# WORK INSTRUCTIONS
Your answer must be a single number: how many lines in the records below contain the word "placement".

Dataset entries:
□ □ □
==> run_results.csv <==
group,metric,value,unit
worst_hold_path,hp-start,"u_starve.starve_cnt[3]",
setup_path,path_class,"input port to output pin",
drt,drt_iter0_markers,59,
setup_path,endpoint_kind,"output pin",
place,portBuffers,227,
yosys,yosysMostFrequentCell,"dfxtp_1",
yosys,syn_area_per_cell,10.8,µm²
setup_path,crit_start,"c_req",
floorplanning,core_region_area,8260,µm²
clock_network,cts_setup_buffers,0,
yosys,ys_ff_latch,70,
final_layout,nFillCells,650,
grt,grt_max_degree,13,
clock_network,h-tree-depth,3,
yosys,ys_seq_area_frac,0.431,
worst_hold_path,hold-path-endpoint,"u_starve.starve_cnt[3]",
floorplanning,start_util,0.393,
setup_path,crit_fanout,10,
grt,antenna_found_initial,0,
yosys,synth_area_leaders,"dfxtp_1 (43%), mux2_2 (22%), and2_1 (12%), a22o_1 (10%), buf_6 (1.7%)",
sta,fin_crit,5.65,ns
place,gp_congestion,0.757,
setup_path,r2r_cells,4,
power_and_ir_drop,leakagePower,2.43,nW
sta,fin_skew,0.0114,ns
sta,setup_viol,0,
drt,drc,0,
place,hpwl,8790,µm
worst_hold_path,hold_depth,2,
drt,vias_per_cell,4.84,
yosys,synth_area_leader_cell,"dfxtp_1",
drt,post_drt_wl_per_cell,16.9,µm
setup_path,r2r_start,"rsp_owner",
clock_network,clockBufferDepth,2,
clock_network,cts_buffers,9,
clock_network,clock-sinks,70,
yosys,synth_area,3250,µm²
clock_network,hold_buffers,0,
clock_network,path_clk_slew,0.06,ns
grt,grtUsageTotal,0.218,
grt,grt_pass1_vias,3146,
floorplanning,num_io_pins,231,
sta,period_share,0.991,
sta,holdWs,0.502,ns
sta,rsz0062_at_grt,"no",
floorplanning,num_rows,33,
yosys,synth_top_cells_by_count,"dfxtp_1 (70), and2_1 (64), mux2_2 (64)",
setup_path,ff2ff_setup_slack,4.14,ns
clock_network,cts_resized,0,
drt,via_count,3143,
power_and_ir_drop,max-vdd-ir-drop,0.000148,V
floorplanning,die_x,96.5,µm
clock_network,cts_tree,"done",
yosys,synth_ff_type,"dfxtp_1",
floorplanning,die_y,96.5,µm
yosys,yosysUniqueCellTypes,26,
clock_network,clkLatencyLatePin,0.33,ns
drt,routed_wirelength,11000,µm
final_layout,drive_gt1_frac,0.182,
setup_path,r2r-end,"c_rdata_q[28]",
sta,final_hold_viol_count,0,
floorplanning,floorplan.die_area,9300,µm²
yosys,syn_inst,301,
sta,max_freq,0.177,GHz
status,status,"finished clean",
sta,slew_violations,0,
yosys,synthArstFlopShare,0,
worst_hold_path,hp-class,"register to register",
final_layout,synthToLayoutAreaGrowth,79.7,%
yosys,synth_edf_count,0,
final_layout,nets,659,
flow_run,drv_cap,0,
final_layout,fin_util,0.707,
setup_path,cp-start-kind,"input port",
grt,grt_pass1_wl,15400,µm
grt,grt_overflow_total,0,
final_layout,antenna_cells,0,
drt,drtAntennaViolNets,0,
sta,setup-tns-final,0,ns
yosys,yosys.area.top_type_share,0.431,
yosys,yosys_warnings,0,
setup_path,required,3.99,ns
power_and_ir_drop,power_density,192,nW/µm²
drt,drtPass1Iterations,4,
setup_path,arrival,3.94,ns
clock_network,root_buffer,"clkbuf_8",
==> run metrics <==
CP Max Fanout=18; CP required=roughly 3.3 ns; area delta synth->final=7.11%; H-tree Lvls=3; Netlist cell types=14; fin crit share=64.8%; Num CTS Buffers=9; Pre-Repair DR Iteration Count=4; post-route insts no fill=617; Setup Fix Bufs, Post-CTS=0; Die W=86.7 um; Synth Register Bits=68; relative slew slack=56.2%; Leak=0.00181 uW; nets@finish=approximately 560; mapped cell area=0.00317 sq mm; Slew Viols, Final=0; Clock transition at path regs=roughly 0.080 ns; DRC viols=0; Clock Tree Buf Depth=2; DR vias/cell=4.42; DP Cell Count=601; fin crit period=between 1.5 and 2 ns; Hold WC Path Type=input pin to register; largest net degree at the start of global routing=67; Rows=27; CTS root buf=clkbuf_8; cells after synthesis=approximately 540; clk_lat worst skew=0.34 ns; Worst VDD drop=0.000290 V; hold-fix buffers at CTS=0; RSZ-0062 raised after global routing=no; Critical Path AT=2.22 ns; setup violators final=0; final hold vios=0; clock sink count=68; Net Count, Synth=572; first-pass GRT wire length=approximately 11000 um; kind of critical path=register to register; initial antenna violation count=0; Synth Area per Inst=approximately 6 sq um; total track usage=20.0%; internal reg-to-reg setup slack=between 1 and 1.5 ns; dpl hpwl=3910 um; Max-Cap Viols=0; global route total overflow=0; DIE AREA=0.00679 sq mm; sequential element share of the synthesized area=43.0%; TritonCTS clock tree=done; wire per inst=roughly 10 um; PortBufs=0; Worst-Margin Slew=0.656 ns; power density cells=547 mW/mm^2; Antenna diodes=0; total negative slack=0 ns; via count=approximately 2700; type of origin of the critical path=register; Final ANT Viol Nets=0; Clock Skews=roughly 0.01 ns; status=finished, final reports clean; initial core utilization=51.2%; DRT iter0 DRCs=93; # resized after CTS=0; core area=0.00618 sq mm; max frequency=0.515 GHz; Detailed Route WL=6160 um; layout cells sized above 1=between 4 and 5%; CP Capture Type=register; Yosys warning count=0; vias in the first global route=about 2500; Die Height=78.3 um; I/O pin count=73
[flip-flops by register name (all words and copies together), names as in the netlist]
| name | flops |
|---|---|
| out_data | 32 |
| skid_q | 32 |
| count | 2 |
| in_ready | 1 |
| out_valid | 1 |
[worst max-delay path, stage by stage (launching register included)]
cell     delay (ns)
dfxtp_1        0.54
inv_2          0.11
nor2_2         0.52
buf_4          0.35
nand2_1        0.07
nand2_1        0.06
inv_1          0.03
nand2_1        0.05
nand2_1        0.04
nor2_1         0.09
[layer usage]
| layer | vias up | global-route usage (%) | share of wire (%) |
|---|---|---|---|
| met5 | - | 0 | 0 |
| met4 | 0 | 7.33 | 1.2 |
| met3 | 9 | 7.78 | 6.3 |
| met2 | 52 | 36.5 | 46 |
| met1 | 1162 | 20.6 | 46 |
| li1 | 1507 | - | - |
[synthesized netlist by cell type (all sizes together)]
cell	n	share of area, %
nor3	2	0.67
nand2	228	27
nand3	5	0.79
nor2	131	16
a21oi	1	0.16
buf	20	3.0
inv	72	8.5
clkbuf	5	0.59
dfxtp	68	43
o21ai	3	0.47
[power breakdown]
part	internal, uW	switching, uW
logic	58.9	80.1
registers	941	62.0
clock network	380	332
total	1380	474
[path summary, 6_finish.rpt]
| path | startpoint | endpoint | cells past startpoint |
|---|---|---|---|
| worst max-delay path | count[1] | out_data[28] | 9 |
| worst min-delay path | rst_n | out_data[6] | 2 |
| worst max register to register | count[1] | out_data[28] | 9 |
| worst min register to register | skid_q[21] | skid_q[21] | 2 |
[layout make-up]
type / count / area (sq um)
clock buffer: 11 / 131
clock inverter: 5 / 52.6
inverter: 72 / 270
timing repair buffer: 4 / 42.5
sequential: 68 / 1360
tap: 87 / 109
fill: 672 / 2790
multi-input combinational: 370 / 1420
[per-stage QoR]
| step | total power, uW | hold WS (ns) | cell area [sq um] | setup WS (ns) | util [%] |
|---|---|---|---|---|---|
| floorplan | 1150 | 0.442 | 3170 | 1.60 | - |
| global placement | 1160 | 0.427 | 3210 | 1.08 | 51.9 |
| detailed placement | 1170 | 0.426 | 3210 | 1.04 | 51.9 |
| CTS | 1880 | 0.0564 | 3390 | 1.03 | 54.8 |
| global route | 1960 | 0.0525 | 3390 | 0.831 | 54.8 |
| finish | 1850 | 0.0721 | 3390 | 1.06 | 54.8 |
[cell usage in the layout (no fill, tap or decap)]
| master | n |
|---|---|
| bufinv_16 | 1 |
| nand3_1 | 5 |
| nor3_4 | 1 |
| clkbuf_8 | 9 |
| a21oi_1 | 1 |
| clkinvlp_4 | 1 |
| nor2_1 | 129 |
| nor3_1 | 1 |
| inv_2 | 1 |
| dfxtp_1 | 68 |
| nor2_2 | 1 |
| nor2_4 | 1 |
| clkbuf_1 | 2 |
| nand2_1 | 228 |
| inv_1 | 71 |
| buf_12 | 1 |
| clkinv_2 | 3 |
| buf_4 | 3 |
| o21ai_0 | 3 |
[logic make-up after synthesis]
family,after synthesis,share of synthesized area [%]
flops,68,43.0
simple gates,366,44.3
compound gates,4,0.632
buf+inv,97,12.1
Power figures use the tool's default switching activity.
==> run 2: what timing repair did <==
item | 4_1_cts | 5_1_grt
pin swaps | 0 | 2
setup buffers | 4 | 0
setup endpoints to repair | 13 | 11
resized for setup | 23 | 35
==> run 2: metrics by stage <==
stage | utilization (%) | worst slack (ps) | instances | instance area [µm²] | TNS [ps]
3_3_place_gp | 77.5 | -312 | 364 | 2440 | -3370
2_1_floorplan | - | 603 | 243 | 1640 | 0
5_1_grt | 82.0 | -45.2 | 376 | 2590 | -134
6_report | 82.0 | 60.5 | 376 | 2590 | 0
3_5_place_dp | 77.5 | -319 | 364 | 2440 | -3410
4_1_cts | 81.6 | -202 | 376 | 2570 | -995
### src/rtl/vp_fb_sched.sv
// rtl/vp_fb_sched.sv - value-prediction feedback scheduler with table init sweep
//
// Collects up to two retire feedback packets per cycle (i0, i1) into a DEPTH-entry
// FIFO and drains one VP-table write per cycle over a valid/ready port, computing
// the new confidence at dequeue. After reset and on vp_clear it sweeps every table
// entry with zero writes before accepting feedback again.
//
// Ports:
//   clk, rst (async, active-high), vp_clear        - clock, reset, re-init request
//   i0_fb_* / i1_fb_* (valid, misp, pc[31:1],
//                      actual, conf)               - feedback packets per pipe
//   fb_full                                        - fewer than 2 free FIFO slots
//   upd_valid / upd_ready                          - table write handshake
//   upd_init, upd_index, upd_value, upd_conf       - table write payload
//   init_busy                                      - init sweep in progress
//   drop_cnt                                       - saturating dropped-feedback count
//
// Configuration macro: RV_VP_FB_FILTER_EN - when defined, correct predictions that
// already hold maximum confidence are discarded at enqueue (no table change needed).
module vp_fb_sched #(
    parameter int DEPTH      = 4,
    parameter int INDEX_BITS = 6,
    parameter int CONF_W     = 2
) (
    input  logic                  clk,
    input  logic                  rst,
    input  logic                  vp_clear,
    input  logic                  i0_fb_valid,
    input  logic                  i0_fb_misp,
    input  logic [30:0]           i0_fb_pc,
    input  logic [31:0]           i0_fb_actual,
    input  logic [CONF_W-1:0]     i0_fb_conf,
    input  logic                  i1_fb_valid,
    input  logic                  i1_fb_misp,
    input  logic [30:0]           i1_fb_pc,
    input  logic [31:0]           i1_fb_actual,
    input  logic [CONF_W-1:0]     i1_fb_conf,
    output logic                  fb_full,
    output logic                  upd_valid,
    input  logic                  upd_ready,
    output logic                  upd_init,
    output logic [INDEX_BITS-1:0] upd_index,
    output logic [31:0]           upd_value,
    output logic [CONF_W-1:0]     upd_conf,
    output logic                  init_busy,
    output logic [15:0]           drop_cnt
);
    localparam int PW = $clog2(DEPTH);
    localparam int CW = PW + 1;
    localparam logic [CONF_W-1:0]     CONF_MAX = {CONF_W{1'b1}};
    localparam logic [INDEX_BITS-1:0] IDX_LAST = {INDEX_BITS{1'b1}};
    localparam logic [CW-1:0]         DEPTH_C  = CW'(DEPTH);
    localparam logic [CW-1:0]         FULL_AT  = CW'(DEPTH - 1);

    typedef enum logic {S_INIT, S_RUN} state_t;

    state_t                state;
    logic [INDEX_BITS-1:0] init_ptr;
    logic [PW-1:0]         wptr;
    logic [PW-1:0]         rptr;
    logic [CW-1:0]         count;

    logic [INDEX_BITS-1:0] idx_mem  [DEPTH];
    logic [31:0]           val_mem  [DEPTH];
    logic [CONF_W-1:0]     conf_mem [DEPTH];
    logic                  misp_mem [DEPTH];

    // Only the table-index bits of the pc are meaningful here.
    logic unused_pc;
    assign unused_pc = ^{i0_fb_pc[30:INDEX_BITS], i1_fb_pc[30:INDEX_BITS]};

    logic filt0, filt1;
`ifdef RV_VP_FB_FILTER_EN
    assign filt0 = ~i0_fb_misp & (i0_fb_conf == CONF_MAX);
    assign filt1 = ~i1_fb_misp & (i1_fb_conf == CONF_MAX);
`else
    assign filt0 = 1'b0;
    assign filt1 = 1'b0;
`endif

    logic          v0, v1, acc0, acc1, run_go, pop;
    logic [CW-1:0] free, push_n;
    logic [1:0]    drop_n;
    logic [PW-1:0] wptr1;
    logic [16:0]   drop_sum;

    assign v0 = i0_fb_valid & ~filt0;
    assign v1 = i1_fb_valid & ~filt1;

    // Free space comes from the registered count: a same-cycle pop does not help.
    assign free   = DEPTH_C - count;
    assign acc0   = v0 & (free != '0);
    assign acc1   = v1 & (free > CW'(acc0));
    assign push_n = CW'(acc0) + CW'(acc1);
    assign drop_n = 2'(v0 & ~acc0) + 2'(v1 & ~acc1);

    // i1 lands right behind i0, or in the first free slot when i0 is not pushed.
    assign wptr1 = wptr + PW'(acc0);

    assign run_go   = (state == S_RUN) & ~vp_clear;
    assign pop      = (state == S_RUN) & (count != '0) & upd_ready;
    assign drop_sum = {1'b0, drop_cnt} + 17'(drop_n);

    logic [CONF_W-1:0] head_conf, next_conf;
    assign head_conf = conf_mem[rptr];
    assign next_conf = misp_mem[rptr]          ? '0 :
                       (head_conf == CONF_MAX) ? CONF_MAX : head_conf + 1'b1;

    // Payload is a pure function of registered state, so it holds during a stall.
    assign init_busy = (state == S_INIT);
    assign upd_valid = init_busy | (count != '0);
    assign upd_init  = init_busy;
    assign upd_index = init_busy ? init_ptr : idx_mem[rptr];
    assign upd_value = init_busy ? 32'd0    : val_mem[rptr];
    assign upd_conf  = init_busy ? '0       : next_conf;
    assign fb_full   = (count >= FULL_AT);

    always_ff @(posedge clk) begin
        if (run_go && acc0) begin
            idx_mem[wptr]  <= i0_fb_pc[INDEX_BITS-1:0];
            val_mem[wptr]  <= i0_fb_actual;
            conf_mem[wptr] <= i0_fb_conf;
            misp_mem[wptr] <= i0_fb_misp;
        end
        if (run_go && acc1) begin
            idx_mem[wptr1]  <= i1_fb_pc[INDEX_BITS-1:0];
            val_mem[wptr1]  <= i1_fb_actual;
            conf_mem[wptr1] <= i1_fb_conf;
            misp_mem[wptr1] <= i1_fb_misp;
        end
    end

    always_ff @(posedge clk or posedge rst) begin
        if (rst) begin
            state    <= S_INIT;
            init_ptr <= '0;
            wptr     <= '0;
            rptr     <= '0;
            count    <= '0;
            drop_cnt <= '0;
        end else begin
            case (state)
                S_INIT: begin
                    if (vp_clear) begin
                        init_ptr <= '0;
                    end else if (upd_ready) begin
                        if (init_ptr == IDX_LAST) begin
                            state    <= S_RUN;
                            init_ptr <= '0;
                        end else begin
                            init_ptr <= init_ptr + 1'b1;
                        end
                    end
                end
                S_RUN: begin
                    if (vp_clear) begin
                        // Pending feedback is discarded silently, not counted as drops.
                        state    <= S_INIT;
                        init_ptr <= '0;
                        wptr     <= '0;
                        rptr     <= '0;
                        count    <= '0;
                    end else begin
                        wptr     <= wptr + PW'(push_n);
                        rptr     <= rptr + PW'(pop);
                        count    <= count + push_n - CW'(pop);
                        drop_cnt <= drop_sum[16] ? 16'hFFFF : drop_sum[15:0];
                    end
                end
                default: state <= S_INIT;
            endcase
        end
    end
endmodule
□ □ □
# WRITTEN SOLUTION
2